Search code examples
regexaem

Regex expression format is different in AEM dispatcher


When we create the regex which has a forward slash, then we need to put a backslash before forward-slash since the forward slash is the unescaped delimiter. For example, if I want my regex to match /content/att, then I need to put regex like this /content\/att. And this works too.

But when we add the dispatcher rule in AEM to allow a url path, the backslash is not needed for the unescaped delimiter. I would appreciate is someone can help me understand this, I mean why we need the backslash when we write the regex, but not when using the same regex in the url path of the dispatcher rule.

In dispatcher, look at the url path – there is no backslash before /att

/type "allow"
/url "/content/att"
/extension '(gif)'
}

Solution

  • Short answer: because these are two different types of regex representations.

    Long answer:

    Historically, regexes have first appeared in text edtors like QED and ed. There, regexes were used for string substitutions (search and replace). The tools needed some way to distinguish the search regex from the replacement string, which is why we got the delimiter. A command to replace some text in ed, for example, would be s«DELIMITER»search-regex«DELIMITER»substitution-string«DELIMITER»flags.

    Most single-char delimiters would work but / was often chosen. Of course, it was possible to use the delimiter as part of the regex or the substitution, in which case it would have to be escaped using backslash.

    Some programming languages have codified / as the de-facto standard delimiter for regex literals.
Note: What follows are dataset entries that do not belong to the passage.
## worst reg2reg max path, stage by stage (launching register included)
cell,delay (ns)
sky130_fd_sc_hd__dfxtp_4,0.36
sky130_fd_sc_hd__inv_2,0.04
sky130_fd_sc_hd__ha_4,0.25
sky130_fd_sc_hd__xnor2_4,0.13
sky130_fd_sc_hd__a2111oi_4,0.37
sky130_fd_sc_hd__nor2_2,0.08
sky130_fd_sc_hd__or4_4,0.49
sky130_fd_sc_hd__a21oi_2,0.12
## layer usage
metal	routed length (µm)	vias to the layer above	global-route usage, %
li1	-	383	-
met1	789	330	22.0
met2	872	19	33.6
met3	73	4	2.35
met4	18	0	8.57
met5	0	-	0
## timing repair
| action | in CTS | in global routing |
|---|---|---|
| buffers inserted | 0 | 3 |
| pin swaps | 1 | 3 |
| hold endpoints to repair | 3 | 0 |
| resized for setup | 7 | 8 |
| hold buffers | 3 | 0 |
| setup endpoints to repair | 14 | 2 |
JavaScript is an example for this.

    Now, usages that have no need for a regex to be separated from the substitution (or allow for regex flags) don’t use delimiters at all. Such is the case in Java, where there are no regex literals, regexes are always created from a string using the Pattern class. Which is why, in AEM you don’t need to escape the /.

    You didn’t show us your apache dispatcher config file so I’m not sure where you’re escaping the slash there. I know that apache’s mod_rewrite also doesn’t use delimited regexes.